It is not only vehicular traffic that will go for a toss when the Metro rail construction gathers pace in the core city. Pedestrians, too, will find it difficult to cross busy roads, with the Greater Hyderabad Municipal Corporation (GHMC) all set to remove foot overbridges (FoBs) falling on Metro rail routes.
The Metro rail authorities have requested the Municipal Corporation to take the FoBs off as construction of piers has picked up pace.
Meanwhile, viaducts will be laid in the next couple of months before the monsoon sets in. Six functioning FoBs are on metro rail corridors like Rasoolpura, Begumpet, Khairatabad, Ameerpet, St. Ann’s School (Secunderabad) and Dilsukhnagar.
Tenders will soon be invited for removing them. Majority of FoBs came up eight years ago when the erstwhile MCH took up the construction of structures under the Build, Own and Transfer (BOT) mode under the Fund Your City scheme.
Private agencies had to bid for a time period till they would own them and then pass on the ownership to the civic body.
As many as 10 FoBs had come up during that period, including the structures on Necklace Road, Mehdipatnam, Shaikpet and the one near L.V. Prasad Eye Institute.
The FoB at Mehdipatnam was sawed off when the P.V.N.R. Expressway was being built, and the Mumbai-based firm that built it did not show much interest in shifting the structure to another area.
Incidentally, these turned out to be the only FoBs to become functional in the first phase. Later, the FoBs at Jubilee Hills, Masab Tank and Malaysian Township were made part of the revenue model adopted.
Little else came out of the revenue model though at one time there were plans to build 70-odd FoBs.

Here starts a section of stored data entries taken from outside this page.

Source: an optimization exercise on an open RTL-to-GDS flow (aim: small area). Production flows keep margins and buffers that such runs may drop. Only simulation tests tie the RTL to the original design; equivalence was not proved. Power is estimated from default activity; no workload was simulated.

===== design/flow/config.mk =====
export PLATFORM = sky130hd
export DESIGN_NAME = arf_top
export DESIGN_NICKNAME = arf_top
export VERILOG_FILES = /design/flow/design.v
export SDC_FILE = /design/flow/constraint.sdc
export NUM_CORES = 4
export LEC_CHECK = 0
export CAP_MARGIN = 40
export CORE_MARGIN = 2
export CORE_UTILIZATION = 30
export SLEW_MARGIN = 50

===== design/flow/constraint.sdc =====
create_clock -name core_clock -period 6.5 [get_ports {clk}]
set_input_delay 1.3000 -clock core_clock [delete_from_list [all_inputs] [get_ports {clk}]]
set_output_delay 1.3000 -clock core_clock [all_outputs]
set_load 0.01 [all_outputs]

===== design/flow/design.v =====
package arf_pkg;
   localparam int DATA_WIDTH = 32;
   localparam int REG_COUNT = 32;
   typedef logic [$clog2(REG_COUNT)-1:0] reg_idx_t;
   typedef logic [DATA_WIDTH-1:0] data_t;
endpackage
package rename_pkg;
   localparam int TAG_WIDTH = 6;    
   localparam int SPEC_DEPTH = 5;   
   typedef logic [TAG_WIDTH-1:0] rename_tag_t;
   typedef struct packed {
      logic busy;
      rename_tag_t tag;
   } rename_entry_t;
endpackage
`timescale 1ns/10ps
module arch_regfile
(
   input  logic     clk,
   input  logic     reset,
   input  arf_pkg::reg_idx_t raddr1,
   input  arf_pkg::reg_idx_t raddr2,
   output arf_pkg::data_t    rdata1,
   output arf_pkg::data_t    rdata2,
   input  logic     we,
   input  arf_pkg::reg_idx_t waddr,
   input  arf_pkg::data_t    wdata
);
   arf_pkg::data_t mem [arf_pkg::REG_COUNT];
   logic write_ok;
   assign write_ok = we && !reset && (waddr != '0);
   always_ff @(posedge clk) begin
      if (write_ok) begin
         mem[waddr] <= wdata;
      end
   end
   assign rdata1 = (raddr1 == '0) ? '0 : mem[raddr1];   
   assign rdata2 = (raddr2 == '0) ? '0 : mem[raddr2];
endmodule
`timescale 1ns/10ps
module rename_update
#(
   parameter int NUM_SPEC = rename_pkg::SPEC_DEPTH
)
(
   input  logic                     disp_we,
   input  arf_pkg::reg_idx_t                 disp_reg,
   input  logic [NUM_SPEC-1:0]      disp_freeze,
   input  logic                     com_we,
   input  arf_pkg::reg_idx_t                 com_reg,
   input  rename_pkg::rename_tag_t              com_tag,
   input  rename_pkg::rename_tag_t [NUM_SPEC:0] com_tags_at_reg,
   output logic [NUM_SPEC:0]        set_en,
   output logic [NUM_SPEC:0]        clear_en
);
   logic same_reg;
   assign set_en = disp_we ? {~disp_freeze, 1'b1} : '0;
   assign same_reg = (disp_reg == com_reg);
   always_comb begin
      for (int i = 0; i <= NUM_SPEC; i++) begin
         clear_en[i] = com_we
                       && (com_tags_at_reg[i] == com_tag)
                       && !(set_en[i] && same_reg);
      end
   end
endmodule
`timescale 1ns/10ps
module rename_checkpoints
#(
   parameter int NUM_SPEC = rename_pkg::SPEC_DEPTH
)
(
   input  logic                     clk,
   input  logic                     reset,
   input  arf_pkg::reg_idx_t                 rs1,
   input  arf_pkg::reg_idx_t                 rs2,
   output rename_pkg::rename_entry_t            rs1_entry,
   output rename_pkg::rename_entry_t            rs2_entry,
   input  arf_pkg::reg_idx_t                 disp_reg,
   input  rename_pkg::rename_tag_t              disp_tag,
   input  arf_pkg::reg_idx_t                 com_reg,
   output rename_pkg::rename_tag_t [NUM_SPEC:0] com_tags_at_reg,
   input  logic [NUM_SPEC:0]        set_en,
   input  logic [NUM_SPEC:0]        clear_en,
   input  logic                     br_success,
   input  logic                     br_miss,
   input  logic [NUM_SPEC-1:0]      br_spectag
);
   localparam int NREG = arf_pkg::REG_COUNT;
   localparam int TW = rename_pkg::TAG_WIDTH;
   logic [NUM_SPEC:0][NREG-1:0]         busy_q;
   logic [NUM_SPEC:0][NREG-1:0][TW-1:0] tag_q;
   logic [NREG-1:0] master_busy_cleared;
   logic sel_hit;
   logic [$clog2(NUM_SPEC+1)-1:0] sel_idx;    
   always_comb begin
      sel_hit = 1'b0;
      sel_idx = 0;
      for (int k = 0; k < NUM_SPEC; k++) begin
         if (br_spectag[k]) begin
            sel_hit = 1'b1;
            sel_idx = ($clog2(NUM_SPEC+1))'(k + 1);
         end
      end
   end
   always_comb begin
      master_busy_cleared = busy_q[0];
      for (int r = 0; r < NREG; r++) begin
         if (clear_en[0] && (com_reg == r)) begin
            master_busy_cleared[r] = 1'b0;
         end
      end
   end
   always_ff @(posedge clk) begin
      if (reset) begin
         busy_q <= '0;
         tag_q  <= '0;
      end else if (br_success) begin
         for (int i = 0; i <= NUM_SPEC; i++) begin
            for (int r = 0; r < NREG; r++) begin
               if (clear_en[i] && (com_reg == r)) begin
                  busy_q[i][r] <= 1'b0;
               end
            end
         end
         for (int i = 1; i <= NUM_SPEC; i++) begin
            if (sel_hit && (sel_idx == i)) begin
               busy_q[i] <= master_busy_cleared;   
               tag_q[i]  <= tag_q[0];
            end
         end
      end else if (br_miss) begin
         if (sel_hit) begin
            for (int i = 0; i <= NUM_SPEC; i++) begin
               busy_q[i] <= busy_q[sel_idx];
               tag_q[i]  <= tag_q[sel_idx];
            end
         end
      end else begin
         for (int i = 0; i <= NUM_SPEC; i++) begin
            for (int r = 0; r < NREG; r++) begin
               if (clear_en[i] && (com_reg == r)) begin
                  busy_q[i][r] <= 1'b0;
               end
               if (set_en[i] && (disp_reg == r)) begin
                  busy_q[i][r] <= 1'b1;
                  tag_q[i][r]  <= disp_tag;
               end
            end
         end
      end
   end
   always_comb begin
      for (int i = 0; i <= NUM_SPEC; i++) begin
         com_tags_at_reg[i] = tag_q[i][com_reg];
      end
   end
   assign rs1_entry.busy = busy_q[0][rs1];
   assign rs1_entry.tag  = tag_q[0][rs1];
   assign rs2_entry.busy = busy_q[0][rs2];
   assign rs2_entry.tag  = tag_q[0][rs2];
endmodule
`timescale 1ns/10ps
module arf_top
#(
   parameter int NUM_SPEC = rename_pkg::SPEC_DEPTH
)
(
   input  logic                clk,
   input  logic                reset,
   input  arf_pkg::reg_idx_t            rs1,
   input  arf_pkg::reg_idx_t            rs2,
   output arf_pkg::data_t               rs1_data,
   output arf_pkg::data_t               rs2_data,
   output rename_pkg::rename_tag_t         rs1_tag,
   output rename_pkg::rename_tag_t         rs2_tag,
   output logic                rs1_busy,
   output logic                rs2_busy,
   input  logic                disp_we,
   input  arf_pkg::reg_idx_t            disp_reg,
   input  rename_pkg::rename_tag_t         disp_tag,
   input  logic [NUM_SPEC-1:0] disp_freeze,
   input  logic                com_we,
   input  arf_pkg::reg_idx_t            com_reg,
   input  arf_pkg::data_t               com_data,
   input  rename_pkg::rename_tag_t         com_tag,
   input  logic                br_success,
   input  logic                br_miss,
   input  logic [NUM_SPEC-1:0] br_spectag
);
   rename_pkg::rename_entry_t            rs1_entry;
   rename_pkg::rename_entry_t            rs2_entry;
   rename_pkg::rename_tag_t [NUM_SPEC:0] com_tags_at_reg;
   logic [NUM_SPEC:0]        set_en;
   logic [NUM_SPEC:0]        clear_en;
   arch_regfile regfile (
      .clk    (clk),
      .reset  (reset),
      .raddr1 (rs1),
      .raddr2 (rs2),
      .rdata1 (rs1_data),
      .rdata2 (rs2_data),
      .we     (com_we),
      .waddr  (com_reg),
      .wdata  (com_data)
   );
   rename_update #(.NUM_SPEC(NUM_SPEC)) update (
      .disp_we         (disp_we),
      .disp_reg        (disp_reg),
      .disp_freeze     (disp_freeze),
      .com_we          (com_we),
      .com_reg         (com_reg),
      .com_tag         (com_tag),
      .com_tags_at_reg (com_tags_at_reg),
      .set_en          (set_en),
      .clear_en        (clear_en)
   );
   rename_checkpoints #(.NUM_SPEC(NUM_SPEC)) rt (
      .clk             (clk),
      .reset           (reset),
      .rs1             (rs1),
      .rs2             (rs2),
      .rs1_entry       (rs1_entry),
      .rs2_entry       (rs2_entry),
      .disp_reg        (disp_reg),
      .disp_tag        (disp_tag),
      .com_reg         (com_reg),
      .com_tags_at_reg (com_tags_at_reg),
      .set_en          (set_en),
      .clear_en        (clear_en),
      .br_success      (br_success),
      .br_miss         (br_miss),
      .br_spectag      (br_spectag)
   );
   assign rs1_tag  = rs1_entry.tag;
   assign rs1_busy = rs1_entry.busy;
   assign rs2_tag  = rs2_entry.tag;
   assign rs2_busy = rs2_entry.busy;
endmodule

===== design/flow/run.sh =====
#!/bin/bash
# synth_recipe.tcl (not shown) runs the flow's synth.tcl, then flattens the netlist and writes it again
# the make line also repeats each setting of config.mk as NAME=value (left out here)
make -C /OpenROAD-flow-scripts/flow DESIGN_CONFIG=/design/flow/config.mk WORK_HOME=/design/flow/orfs CLKGATE_MAP_FILE= SYNTH_SCRIPT=/design/flow/synth_recipe.tcl finish

==> summary.txt <==
Critical path
  – Worst Reg-to-Reg Cells: 13
  – Worst reg2reg path endpoint: rt.busy_q[38]
  – CP Launch Point: rs1[1]
  – Worst path required time: 5.20 ns
  – R2R Setup Slk: 2.04 ns
  – WS Path Type: in2out
  – CP Max Fanout: 33
  – R2R Path Start: rt.tag_q[441]
  – Arrival @ worst endpoint: 4.88 ns
  – Critical path launch point type: input pin
  – Nature of the critical path endpoint: output pin

STA
  – Max_slew headroom: 44.88%
  – Slew Viols, Final: 0
  – Worst Slack Setup Final: 0.3213 ns
  – Final setup viols: 0
  – Period utilization: 95.06%
  – Crit path time final: 6.179 ns
  – Clk_skew: 0.09535 ns
  – Upper clock frequency limit: 0.1618 GHz
  – Slew @ Worst Pin: 0.8259 ns
  – Unrepaired setup endpoints after global routing: false
  – Hold Violations, Final: 0
  – Final setup TNS: 0 ns

Floorplan
  – Initial Util: 30.07%
  – Die W: 704.0 um
  – Rows: 257
  – Die ar.: 495600 um2
  – Core area: 488800 um2
  – IO Count: 158
  – Die Y: 704.0 um

Pwr
  – Leak Pwr: 62.28 nW
  – Worst VDD drop: 0.2411 mV
  – Pwr Density: 239.0 nW/um2

Logic synthesis
  – Post-synthesis cell type count: 83
  – Syn avg cell area: 12.24 um2
  – Simple logic cell fraction of the synthesized area: 7.610%
  – Commonest register cell after synthesis: dfxtp_1
  – Adder-cell share of the synthesized area: 0.1328%
  – Asr flop ratio synth: 0%
  – Mapped Area: 147000 um2
  – Multiplexer share of the synthesized area: 40.27%
  – Yosys warns: 3
  – Synth Area in XOR/XNOR: 0.3260%
  – Top cells by area, synth: mux4_2 (26%), edfxtp_1 (21%), dfxtp_1 (18%), mux2i_1 (12%), nor2_1 (3.9%)
  – Synth top area share: 26.02%
  – Post-synth net total: 12100
  – EDFF count, synth: 1024
  – Area leader, netlist: mux4_2
  – Mapped Cells: 12010
  – Synth Register Bits: 2368
  – Post-synthesis sequential area ratio: 39.23%
  – Compound-Gate Fraction of Synth Area: 9.045%
  – Largest family of logic cells by synthesized area: multiplexers

Cells and area
  – Area delta synth->final: 15.24%
  – Fillcell total: 47700
  – Commonest non-fill, non-tap cell in the layout: mux2i_1
  – Layout cells sized above 1: 28.22%
  – Footprint of the multi-input gates: 85450 um2
  – Reg area: 57660 um2
  – Commonest non-fill, non-tap cells in the layout: mux2i_1 (1774), mux4_2 (1698), nor2_1 (1468)
  – # nets final: 12200

Worst hold path
  – Worst Hold Class: reg2reg
  – Hold Crit Start: rt.busy_q[120]
  – Endpoint, Worst Hold: rt.busy_q[120]
  – Hold depth: 2

Status
  – Outcome: finished clean

Clock network
  – Clock Path Buffers: 4
  – Setup Fix Bufs, Post-CTS: 0
  – Clk sink count: 2368
  – Clock-pin slew on the worst setup and hold paths: 0.05 ns
  – PostCTS Resize Cnt: 0
  – Clk Latency, worst-skew pair: 1.00 ns
  – CTS H-Tree Depth: 5
  – Cts hold-fix bufs: 0
  – CTS buffer count: 274
  – Root buffer cell: clkbuf_16
  – CTS tree: yes

Global route
  – Antenna violations before repair: 79
  – First-pass GRT wire length: 947.9 mm
  – Tot GR Track Use: 26.68%
  – GR Overflow Total: 0
  – Vias in the first global route: 113300
  – Pin count of the biggest net entering global routing: 146

Drt
  – WL final: 689.2 mm
  – 1st-iter DRT viols: 18920
  – Routed vias: 121500
  – First-pass DRT Iterations: 8
  – Vias/cell: 6.452
  – DRT antenna net count: 0
  – Drc violations: 0
  – Drt wl/cell: 36.61 um

Placement
  – Worst slack at placement: -0.3940 ns
  – Gpl congestion: 1.046
  – DPL Wire Length: 483.0 mm
  – IO buf count: 157

Job
  – Max-cap violations: 0
-- state kept, by name, summed over array words and instances (netlist names) --
register and count:
rt.tag_q 1152, rt.busy_q 192, regfile.mem 1024
-- through the flow --
| stage | instance area (um2) | hold slack, ns | util (%) | instances | total power, mW |
|---|---|---|---|---|---|
| finish | 169400 | 0.4753 | 34.66 | 18830 | 40.48 |
| CTS | 169200 | 0.4724 | 34.61 | 18790 | 40.34 |
| global route | 169300 | 0.5069 | 34.64 | 18800 | 41.36 |
| detailed placement | 160200 | 0.4624 | 32.79 | 18300 | 24.81 |
| global placement | 159400 | 0.4535 | 32.61 | 18280 | 24.75 |
| floorplan | 147000 | 0.4431 | - | 12010 | 21.25 |
-- how the worst max path moves through the flow --
stage / end / cells after the start
finish: rs1_tag[2] / 9
global placement: rt.busy_q[139] / 19
floorplan: rt.busy_q[180] / 24
detailed placement: rt.busy_q[141] / 18
CTS: rs1_tag[2] / 9
global route: rt.busy_q[106] / 19
-- layer usage --
layer / routed length (um) / share of wire, % / GRT usage, %
met5: 312 / 0.045 / 0
met2: 294300 / 43 / 39.31
met3: 85950 / 12 / 7.202
met1: 256200 / 37 / 34.79
met4: 52510 / 7.6 / 16.59
-- cells in the mapped netlist (all sizes together), types with 26 or more instances --
library cell	instances
a22oi	26
nor3	87
inv	31
nand2b	35
edfxtp	1024
mux2	283
a2111oi	26
a221oi	96
nor2	1532
o31ai	37
clkbuf	710
and3	37
a31oi	43
nand2	778
a211oi	104
o221ai	52
a21o	230
o21ai	608
o22ai	88
nand3	138
o211ai	78
a311oi	36
mux4	1698
xor2	30
o22a	34
buf	377
o311ai	27
dfxtp	1344
nand4	36
a21oi	202
o41ai	27
mux2i	1775
-- worst max-delay path, cell delays in order --
cell and delay [ns]:
buf_8 0.37, buf_4 0.56, mux4_2 0.47, mux2_2 0.29, a221oi_1 0.68, buf_4 0.24
a21oi_1 0.07, buf_4 0.23, clkdlybuf4s50_1 0.50
-- power by group --
group          total [mW]  switching (mW)  internal, mW
sequential           16.6           0.727          15.9
combinational        8.20            4.92          3.27
clock                15.7            6.90          8.79
total                40.5            12.5          27.9
-- cell families (layout without fill, tap and decap cells) --
family / after synthesis / after routing
mux: 3756 / 3756
flops: 2368 / 2368
simple gates: 2750 / 2750
fa+ha+maj: 15 / 15
other cells: 0 / 36
buf+inv: 1120 / 1430
xor+xnor: 53 / 53
compound gates: 1945 / 1945
-- cell type report --
| type | instances | share of cell area [%] |
|---|---|---|
| antenna | 36 | 0.05318 |
| clock buffer | 347 | 4.400 |
| clock inverter | 140 | 0.8583 |
| inverter | 33 | 0.07977 |
| multi-input combinational | 8519 | 50.44 |
| sequential | 2368 | 34.04 |
| tap | 6475 | 4.783 |
| timing repair buffer | 910 | 5.344 |

-- re-timing with driven ports --
The results above use ideal ports. As a check the final layout listed here was re-extracted and re-timed, cells and wires unchanged.
Step 1 assumes that a clkbuf_16 drives the clock port and a buf_2 every other input.
Step 2 also shifts input and output timing later by t, the mid clock arrival at the registers, as if the neighbouring blocks saw the same clock.
Three values: no drivers, after step 1, after step 2; two values: the first two.
t (ns): 1.073
slack for setup (ns): 0.321 / 0.272 / -0.481
slew at the worst register clock pin (ns): 0.07 / 0.07
worst slew at a driven data input, ns: 0.22
Met with ideal ports but missed after step 2: setup timing in this run. The setup slack of this run moves by -0.049 ns with the drivers and by -0.802 ns with both steps.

There are also agencies that want the GHMC to shift the FoBs being removed to other areas. “The city needs several FoBs on various roads. It is better to shift them for pedestrians’ sake,” says the head of an agency that built an FoB in the first lot.
Senior Municipal officials are awaiting a decision from the traffic and transportation wing to provide alternate sites.